**PROBLEM:**
The listing below is the input. Say how many of its lines contain "newer", giving the number alone.

**SOURCE MATERIAL:**
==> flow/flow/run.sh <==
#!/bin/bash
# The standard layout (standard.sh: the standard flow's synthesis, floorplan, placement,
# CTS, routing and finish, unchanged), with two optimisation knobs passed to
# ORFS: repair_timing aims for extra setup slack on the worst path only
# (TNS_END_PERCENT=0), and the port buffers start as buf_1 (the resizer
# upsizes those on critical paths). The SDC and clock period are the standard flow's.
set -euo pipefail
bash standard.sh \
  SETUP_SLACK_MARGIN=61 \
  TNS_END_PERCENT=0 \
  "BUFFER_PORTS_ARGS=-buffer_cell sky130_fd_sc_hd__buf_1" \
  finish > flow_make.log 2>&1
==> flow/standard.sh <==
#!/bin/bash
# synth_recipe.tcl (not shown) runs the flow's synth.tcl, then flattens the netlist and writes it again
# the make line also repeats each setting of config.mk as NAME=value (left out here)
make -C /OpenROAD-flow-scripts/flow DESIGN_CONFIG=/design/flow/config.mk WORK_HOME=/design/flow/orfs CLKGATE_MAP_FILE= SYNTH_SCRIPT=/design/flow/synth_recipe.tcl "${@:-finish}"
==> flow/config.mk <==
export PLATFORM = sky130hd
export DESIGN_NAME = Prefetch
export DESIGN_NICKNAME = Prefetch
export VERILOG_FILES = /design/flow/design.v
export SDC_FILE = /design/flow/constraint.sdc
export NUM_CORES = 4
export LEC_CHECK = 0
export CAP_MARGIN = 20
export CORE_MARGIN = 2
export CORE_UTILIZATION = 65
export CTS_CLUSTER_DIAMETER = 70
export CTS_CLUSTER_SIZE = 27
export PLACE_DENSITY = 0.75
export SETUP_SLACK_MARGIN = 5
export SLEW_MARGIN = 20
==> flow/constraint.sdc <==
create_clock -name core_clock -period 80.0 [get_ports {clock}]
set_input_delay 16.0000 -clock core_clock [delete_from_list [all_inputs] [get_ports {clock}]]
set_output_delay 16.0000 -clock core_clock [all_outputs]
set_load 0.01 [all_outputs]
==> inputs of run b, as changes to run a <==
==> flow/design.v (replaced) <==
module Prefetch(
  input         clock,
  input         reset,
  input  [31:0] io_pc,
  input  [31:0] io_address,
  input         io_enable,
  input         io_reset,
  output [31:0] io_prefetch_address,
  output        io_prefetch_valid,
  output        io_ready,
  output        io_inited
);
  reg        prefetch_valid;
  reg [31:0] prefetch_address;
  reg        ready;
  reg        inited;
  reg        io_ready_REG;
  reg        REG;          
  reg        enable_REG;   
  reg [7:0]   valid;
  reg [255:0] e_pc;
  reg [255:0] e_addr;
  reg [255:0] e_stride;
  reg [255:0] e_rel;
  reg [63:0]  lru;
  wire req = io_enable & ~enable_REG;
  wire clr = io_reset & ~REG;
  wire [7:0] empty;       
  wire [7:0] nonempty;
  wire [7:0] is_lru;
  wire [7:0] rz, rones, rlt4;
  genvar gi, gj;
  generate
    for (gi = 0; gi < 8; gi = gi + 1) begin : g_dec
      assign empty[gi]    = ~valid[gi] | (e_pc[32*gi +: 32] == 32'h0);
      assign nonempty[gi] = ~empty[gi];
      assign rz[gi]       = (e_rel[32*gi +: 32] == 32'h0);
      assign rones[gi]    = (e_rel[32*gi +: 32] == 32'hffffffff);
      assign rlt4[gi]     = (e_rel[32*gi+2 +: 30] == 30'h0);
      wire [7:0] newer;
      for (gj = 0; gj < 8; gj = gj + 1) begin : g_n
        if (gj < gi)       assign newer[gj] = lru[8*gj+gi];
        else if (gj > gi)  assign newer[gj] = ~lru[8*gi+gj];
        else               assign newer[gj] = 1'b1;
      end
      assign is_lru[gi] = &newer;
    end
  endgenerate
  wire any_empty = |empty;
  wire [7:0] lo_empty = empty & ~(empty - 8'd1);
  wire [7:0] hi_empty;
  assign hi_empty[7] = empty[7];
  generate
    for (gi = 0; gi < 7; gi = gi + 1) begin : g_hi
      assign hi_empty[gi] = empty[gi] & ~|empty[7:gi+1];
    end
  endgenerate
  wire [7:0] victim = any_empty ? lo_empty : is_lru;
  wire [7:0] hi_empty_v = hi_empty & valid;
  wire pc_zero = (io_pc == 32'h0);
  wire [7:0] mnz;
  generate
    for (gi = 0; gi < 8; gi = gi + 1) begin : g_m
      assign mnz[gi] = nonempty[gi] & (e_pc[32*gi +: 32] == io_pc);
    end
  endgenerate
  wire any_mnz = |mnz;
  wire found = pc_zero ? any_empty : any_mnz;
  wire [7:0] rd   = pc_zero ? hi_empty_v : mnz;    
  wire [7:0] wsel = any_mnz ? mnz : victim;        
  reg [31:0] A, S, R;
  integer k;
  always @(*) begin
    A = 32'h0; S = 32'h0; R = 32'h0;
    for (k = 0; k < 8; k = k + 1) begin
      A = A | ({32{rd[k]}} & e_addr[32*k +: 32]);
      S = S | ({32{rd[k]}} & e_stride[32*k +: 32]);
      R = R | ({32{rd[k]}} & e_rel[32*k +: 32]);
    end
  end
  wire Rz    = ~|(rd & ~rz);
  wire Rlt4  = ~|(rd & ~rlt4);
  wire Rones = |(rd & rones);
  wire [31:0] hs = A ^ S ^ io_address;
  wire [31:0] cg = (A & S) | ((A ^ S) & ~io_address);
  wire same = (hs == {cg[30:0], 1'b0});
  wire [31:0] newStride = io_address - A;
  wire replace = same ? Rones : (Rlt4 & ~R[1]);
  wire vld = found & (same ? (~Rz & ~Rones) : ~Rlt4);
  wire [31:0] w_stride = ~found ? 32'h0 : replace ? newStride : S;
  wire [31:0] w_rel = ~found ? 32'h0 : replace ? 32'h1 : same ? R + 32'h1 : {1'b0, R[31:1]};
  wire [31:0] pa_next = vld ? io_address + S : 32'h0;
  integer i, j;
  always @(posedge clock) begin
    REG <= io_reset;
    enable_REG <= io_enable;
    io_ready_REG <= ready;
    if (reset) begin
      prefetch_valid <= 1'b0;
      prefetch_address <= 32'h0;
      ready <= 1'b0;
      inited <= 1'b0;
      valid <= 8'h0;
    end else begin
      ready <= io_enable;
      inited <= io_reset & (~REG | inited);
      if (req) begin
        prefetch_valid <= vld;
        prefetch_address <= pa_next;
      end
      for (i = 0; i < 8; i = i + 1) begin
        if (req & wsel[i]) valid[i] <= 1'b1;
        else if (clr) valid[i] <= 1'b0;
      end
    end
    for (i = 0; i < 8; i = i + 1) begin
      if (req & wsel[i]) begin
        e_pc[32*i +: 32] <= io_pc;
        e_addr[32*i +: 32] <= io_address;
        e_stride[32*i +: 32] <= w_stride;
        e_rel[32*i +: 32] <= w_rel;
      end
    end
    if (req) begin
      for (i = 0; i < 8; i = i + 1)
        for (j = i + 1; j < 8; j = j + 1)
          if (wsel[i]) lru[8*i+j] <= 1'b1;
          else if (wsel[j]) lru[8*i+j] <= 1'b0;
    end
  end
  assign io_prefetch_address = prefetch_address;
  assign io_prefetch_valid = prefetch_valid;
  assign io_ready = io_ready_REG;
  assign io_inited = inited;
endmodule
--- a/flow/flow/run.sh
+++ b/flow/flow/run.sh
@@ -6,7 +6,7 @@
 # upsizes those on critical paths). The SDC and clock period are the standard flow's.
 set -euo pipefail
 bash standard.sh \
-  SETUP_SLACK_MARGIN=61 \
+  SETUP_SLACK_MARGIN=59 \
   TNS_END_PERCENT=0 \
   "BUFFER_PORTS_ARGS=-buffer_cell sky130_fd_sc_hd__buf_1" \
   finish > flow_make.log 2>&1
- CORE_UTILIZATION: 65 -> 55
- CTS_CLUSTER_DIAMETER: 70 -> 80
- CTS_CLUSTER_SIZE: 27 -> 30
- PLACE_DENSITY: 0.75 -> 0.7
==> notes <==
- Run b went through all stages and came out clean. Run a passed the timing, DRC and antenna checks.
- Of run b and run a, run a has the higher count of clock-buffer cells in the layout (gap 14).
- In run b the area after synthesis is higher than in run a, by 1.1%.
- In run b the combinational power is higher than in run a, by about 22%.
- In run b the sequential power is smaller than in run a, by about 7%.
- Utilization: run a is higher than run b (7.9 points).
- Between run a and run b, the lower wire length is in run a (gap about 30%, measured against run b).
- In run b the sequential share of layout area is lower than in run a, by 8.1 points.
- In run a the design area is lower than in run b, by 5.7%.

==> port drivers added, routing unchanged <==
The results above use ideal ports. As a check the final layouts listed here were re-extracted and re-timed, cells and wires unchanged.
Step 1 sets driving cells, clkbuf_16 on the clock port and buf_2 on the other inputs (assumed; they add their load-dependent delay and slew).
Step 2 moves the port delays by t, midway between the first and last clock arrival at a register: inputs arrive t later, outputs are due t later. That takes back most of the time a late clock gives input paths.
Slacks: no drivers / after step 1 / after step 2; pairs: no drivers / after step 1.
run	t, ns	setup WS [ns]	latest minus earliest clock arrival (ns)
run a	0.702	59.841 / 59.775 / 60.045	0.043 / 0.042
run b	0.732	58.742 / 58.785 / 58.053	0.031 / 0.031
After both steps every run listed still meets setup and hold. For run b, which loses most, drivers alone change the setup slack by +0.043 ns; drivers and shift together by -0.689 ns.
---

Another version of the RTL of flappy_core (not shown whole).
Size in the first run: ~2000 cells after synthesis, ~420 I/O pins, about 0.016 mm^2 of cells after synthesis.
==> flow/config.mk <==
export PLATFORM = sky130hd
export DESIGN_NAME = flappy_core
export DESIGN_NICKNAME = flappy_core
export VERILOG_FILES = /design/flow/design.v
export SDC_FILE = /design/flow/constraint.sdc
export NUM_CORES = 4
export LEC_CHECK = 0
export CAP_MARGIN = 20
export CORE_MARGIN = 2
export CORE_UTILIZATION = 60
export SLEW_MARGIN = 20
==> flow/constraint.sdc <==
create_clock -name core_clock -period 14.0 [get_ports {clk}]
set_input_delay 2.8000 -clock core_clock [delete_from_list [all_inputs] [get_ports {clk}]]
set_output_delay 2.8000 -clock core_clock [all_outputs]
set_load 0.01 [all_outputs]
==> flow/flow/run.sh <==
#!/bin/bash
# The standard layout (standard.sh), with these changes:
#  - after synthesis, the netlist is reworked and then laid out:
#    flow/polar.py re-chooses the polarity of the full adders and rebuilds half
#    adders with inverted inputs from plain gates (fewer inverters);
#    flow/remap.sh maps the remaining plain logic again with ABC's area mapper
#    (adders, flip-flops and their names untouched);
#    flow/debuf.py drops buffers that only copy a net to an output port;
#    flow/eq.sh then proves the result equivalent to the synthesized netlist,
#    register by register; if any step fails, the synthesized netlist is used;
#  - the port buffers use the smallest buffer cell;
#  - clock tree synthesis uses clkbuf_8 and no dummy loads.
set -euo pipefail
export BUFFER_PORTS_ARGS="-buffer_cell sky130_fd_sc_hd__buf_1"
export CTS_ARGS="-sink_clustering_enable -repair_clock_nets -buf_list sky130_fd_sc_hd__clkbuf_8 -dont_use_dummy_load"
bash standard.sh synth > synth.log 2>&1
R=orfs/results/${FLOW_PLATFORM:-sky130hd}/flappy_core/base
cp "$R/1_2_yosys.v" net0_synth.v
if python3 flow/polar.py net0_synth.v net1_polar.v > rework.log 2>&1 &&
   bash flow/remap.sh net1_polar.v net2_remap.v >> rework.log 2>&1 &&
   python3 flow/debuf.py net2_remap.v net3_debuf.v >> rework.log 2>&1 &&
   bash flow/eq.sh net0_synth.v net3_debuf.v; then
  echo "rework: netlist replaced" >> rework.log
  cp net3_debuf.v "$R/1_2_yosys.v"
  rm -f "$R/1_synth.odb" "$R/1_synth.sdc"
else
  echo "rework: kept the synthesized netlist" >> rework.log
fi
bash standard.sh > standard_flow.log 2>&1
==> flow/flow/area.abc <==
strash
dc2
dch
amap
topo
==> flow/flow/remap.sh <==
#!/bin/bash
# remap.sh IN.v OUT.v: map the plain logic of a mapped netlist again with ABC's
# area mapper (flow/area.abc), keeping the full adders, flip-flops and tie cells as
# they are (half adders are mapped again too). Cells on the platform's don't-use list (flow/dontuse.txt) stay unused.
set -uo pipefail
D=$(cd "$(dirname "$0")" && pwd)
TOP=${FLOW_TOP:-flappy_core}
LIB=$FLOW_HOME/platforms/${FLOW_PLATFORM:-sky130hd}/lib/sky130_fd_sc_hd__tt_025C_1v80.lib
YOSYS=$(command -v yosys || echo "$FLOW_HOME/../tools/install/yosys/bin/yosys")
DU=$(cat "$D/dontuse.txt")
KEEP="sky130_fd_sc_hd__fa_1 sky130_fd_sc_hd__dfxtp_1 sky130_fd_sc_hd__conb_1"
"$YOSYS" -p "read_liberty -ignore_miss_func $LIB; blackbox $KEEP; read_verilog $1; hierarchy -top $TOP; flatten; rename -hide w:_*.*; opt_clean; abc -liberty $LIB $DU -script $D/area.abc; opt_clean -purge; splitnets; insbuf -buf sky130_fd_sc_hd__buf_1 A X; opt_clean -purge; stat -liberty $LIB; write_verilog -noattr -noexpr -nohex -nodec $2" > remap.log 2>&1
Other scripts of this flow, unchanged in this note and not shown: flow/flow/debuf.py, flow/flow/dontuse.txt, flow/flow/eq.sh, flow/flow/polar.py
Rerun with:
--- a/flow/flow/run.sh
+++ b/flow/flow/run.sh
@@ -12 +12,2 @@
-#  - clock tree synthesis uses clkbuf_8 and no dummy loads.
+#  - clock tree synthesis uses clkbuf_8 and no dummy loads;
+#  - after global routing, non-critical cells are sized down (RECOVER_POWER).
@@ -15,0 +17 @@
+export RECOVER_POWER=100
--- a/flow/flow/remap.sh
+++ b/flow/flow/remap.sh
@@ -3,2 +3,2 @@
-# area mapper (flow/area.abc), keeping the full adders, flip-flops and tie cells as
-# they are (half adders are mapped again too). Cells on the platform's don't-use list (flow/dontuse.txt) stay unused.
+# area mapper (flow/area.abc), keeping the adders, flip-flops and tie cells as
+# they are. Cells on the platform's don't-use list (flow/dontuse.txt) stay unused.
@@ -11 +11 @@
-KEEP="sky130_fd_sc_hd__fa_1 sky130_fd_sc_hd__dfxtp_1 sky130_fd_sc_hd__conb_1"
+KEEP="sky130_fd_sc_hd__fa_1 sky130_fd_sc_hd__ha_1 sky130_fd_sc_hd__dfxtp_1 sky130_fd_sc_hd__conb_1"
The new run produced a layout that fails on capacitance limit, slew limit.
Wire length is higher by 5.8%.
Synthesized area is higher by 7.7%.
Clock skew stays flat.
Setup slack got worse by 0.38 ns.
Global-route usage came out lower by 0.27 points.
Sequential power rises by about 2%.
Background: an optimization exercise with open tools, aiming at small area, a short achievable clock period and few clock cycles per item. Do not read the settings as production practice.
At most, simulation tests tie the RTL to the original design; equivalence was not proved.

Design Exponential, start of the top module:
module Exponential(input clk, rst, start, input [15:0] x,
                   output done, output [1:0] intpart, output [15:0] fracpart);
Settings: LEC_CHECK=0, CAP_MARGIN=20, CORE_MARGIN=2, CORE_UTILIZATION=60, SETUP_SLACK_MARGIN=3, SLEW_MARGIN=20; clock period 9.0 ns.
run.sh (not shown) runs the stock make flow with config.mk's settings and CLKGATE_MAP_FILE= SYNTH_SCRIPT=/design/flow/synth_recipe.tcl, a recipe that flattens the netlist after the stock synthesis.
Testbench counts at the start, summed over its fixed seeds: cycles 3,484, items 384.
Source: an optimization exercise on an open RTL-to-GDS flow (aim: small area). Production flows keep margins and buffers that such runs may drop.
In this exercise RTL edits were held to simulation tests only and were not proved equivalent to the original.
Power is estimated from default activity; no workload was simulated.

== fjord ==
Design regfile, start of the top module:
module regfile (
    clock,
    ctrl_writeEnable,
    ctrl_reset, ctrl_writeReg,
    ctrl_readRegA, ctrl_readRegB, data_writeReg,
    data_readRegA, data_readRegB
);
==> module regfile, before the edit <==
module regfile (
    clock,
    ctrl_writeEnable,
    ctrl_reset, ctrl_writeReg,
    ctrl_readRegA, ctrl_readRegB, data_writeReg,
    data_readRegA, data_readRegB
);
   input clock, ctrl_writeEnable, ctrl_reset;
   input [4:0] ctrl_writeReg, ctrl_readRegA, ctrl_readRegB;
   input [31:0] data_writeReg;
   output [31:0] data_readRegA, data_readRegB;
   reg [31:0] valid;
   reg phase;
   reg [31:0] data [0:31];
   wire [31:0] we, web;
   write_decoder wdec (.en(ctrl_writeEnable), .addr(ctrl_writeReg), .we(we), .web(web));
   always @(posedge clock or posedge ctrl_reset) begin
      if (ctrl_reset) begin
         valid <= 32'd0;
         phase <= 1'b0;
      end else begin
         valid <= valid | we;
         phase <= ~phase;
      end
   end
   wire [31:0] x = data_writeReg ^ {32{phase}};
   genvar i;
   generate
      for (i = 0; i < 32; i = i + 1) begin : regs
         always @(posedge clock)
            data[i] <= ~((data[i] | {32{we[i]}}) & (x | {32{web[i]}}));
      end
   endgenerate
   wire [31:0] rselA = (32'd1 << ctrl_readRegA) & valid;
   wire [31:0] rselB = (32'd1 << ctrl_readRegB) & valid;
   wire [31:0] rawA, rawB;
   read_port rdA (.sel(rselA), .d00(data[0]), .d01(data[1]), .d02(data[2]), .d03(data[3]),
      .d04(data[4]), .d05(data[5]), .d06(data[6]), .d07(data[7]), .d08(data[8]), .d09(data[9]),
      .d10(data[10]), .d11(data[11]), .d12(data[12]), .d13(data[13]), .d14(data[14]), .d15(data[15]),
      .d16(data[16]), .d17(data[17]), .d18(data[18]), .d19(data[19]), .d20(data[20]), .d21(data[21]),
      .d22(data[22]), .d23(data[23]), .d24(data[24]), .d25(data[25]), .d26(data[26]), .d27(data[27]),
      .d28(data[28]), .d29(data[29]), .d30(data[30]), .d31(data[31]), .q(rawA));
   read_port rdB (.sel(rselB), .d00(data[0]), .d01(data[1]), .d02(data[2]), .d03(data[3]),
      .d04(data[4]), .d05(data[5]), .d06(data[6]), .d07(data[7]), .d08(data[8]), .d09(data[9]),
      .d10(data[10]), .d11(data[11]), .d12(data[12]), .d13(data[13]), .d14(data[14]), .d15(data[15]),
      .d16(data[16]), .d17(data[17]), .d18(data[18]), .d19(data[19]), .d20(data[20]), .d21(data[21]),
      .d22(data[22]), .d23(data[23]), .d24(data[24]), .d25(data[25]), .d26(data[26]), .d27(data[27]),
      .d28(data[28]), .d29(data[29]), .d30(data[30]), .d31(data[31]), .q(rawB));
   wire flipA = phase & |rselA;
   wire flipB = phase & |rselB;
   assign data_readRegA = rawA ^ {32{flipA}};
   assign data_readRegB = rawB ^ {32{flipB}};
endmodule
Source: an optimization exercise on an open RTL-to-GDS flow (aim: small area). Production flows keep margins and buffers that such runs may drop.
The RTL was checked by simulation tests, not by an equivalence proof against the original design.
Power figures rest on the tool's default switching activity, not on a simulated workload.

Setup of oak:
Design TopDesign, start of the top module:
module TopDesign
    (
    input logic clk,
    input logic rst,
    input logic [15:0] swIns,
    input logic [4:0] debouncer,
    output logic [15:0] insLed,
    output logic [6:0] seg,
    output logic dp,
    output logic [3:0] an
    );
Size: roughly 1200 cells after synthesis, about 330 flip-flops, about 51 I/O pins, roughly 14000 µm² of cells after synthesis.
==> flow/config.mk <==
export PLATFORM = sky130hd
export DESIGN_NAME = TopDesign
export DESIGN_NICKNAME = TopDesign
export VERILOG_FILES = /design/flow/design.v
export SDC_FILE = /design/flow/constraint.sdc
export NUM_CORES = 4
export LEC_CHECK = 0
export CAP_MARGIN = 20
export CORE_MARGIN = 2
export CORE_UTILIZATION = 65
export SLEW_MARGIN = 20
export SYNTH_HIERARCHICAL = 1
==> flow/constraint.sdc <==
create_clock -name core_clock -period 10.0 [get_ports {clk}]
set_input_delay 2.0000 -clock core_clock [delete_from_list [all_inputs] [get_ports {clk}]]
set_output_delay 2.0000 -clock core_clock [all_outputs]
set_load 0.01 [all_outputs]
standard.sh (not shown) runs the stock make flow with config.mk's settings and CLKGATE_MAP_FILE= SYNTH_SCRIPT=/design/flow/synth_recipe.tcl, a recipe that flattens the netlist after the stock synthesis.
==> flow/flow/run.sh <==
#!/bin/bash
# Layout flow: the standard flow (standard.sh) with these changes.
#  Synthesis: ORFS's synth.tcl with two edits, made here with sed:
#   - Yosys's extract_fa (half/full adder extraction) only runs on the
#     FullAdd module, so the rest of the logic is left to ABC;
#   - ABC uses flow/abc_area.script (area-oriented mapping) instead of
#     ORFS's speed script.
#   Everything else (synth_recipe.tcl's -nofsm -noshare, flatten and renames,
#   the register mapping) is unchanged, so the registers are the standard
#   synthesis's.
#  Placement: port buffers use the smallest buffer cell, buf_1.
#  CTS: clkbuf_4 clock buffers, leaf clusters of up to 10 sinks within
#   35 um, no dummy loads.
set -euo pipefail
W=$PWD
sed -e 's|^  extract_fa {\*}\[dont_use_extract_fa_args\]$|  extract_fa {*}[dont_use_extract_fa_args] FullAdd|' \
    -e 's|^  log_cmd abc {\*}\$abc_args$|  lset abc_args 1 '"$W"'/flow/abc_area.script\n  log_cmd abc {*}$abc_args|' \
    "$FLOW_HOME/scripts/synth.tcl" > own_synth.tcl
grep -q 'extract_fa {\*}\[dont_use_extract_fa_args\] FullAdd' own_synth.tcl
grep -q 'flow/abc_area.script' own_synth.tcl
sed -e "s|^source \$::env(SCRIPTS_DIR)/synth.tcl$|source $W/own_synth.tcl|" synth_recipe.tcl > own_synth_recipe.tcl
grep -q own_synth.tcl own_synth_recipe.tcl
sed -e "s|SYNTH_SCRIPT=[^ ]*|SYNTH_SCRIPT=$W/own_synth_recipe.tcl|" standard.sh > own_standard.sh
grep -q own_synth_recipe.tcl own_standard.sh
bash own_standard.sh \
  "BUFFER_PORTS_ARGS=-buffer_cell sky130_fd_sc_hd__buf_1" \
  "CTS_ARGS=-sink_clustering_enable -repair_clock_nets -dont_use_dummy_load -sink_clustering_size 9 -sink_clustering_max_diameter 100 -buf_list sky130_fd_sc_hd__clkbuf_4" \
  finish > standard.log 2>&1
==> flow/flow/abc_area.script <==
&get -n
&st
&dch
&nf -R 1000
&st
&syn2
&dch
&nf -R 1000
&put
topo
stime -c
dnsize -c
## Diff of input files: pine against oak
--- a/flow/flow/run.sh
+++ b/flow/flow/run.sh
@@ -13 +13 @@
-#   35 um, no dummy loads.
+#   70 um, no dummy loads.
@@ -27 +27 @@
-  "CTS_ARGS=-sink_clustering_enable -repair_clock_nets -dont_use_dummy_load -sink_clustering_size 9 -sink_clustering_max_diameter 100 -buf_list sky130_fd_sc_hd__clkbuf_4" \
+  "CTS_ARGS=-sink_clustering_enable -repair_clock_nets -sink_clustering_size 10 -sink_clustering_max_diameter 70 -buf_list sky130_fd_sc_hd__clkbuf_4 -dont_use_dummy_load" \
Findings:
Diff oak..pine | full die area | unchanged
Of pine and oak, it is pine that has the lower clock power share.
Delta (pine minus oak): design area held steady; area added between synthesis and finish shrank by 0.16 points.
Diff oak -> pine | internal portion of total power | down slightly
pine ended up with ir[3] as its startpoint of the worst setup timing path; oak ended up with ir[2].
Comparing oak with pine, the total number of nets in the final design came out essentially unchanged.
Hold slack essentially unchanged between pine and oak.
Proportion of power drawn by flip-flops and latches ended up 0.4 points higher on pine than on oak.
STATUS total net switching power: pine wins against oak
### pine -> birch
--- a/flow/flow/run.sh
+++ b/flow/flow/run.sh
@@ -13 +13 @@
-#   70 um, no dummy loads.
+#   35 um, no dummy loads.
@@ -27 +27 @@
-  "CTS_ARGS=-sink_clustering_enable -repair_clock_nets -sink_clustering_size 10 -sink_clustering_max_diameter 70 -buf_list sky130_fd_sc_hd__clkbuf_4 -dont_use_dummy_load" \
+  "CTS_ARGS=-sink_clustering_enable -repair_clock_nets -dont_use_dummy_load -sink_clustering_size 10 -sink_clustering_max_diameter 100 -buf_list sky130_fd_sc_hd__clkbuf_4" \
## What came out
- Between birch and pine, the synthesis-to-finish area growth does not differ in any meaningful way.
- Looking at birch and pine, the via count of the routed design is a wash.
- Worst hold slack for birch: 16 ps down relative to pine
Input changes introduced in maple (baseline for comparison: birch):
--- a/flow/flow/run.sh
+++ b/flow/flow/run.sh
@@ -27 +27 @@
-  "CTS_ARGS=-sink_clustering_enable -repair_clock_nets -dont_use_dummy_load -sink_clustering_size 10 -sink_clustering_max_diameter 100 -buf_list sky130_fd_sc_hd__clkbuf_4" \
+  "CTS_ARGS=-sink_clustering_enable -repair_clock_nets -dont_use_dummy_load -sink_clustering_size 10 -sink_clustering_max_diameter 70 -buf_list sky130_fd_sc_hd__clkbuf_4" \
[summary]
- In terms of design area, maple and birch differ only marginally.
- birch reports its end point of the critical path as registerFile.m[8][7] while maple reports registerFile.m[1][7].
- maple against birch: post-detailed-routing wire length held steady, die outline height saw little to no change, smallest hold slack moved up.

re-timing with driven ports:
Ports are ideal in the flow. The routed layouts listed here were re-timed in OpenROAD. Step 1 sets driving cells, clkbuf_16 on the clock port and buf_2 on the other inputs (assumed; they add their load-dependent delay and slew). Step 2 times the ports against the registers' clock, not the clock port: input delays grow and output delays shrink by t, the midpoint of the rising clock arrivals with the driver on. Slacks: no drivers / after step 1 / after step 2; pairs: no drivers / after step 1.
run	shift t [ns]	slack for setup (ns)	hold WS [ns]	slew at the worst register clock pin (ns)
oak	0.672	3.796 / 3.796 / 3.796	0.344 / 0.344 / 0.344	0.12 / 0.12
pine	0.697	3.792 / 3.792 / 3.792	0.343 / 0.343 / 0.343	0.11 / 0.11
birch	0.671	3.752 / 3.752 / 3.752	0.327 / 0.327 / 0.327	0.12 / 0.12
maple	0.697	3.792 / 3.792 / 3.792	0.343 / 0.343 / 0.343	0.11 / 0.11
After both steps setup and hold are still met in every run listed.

**RESPONSE TO THIS EXERCISE:**
5